File: src/common/quad_counter_pkg.sv
// Purpose: shared constants and types for the quadrature counter bus port
// Assumes: one 200 MHz clock, all pin inputs asynchronous to it
// Notes:   the position counter exists in a 12-bit and a 16-bit variant
package quad_counter_pkg;

  localparam int          CLK_PERIOD_NS   = 5;
  localparam int          POS_WIDTH_SHORT = 12;
  localparam int          POS_WIDTH_FULL  = 16;
  localparam int          BYTE_WIDTH      = 8;
  localparam int          FILTER_DEPTH    = 3;

  localparam logic [15:0] POS_RESET       = 16'h0000;
  localparam logic [15:0] POS_ONE         = 16'h0001;
  localparam logic [15:0] POS_MAX_SHORT   = 16'h0FFF;
  localparam logic [15:0] POS_MAX_FULL    = 16'hFFFF;

  localparam logic [7:0]  HIGH_MASK_SHORT = 8'h0F;
  localparam logic [7:0]  HIGH_MASK_FULL  = 8'hFF;
  localparam logic [7:0]  BYTE_RESET      = 8'h00;

  // pin vector order {byte_sel, oe_n, phase_b, phase_a}; oe_n idles high
  localparam int          PIN_A           = 0;
  localparam int          PIN_B           = 1;
  localparam int          PIN_OE_N        = 2;
  localparam int          PIN_SEL         = 3;
  localparam logic [3:0]  PIN_SYNC_RESET  = 4'h4;

  localparam logic        SEL_HIGH_BYTE   = 1'b0;

  typedef enum logic [1:0] {
    INH_IDLE,
    INH_HIGH_READ,
    INH_LOW_READ
  } inhibit_state_t;

endpackage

• **Aim of the task**
Everything from the first line of the records through the line containing "localparam logic [15:0] POS_RESET" is to be set down exactly, while later lines are left out.

• **Problem solution**
File: src/common/quad_counter_pkg.sv
// Purpose: shared constants and types for the quadrature counter bus port
// Assumes: one 200 MHz clock, all pin inputs asynchronous to it
// Notes:   the position counter exists in a 12-bit and a 16-bit variant
package quad_counter_pkg;

  localparam int          CLK_PERIOD_NS   = 5;
  localparam int          POS_WIDTH_SHORT = 12;
  localparam int          POS_WIDTH_FULL  = 16;
  localparam int          BYTE_WIDTH      = 8;
  localparam int          FILTER_DEPTH    = 3;

  localparam logic [15:0] POS_RESET       = 16'h0000;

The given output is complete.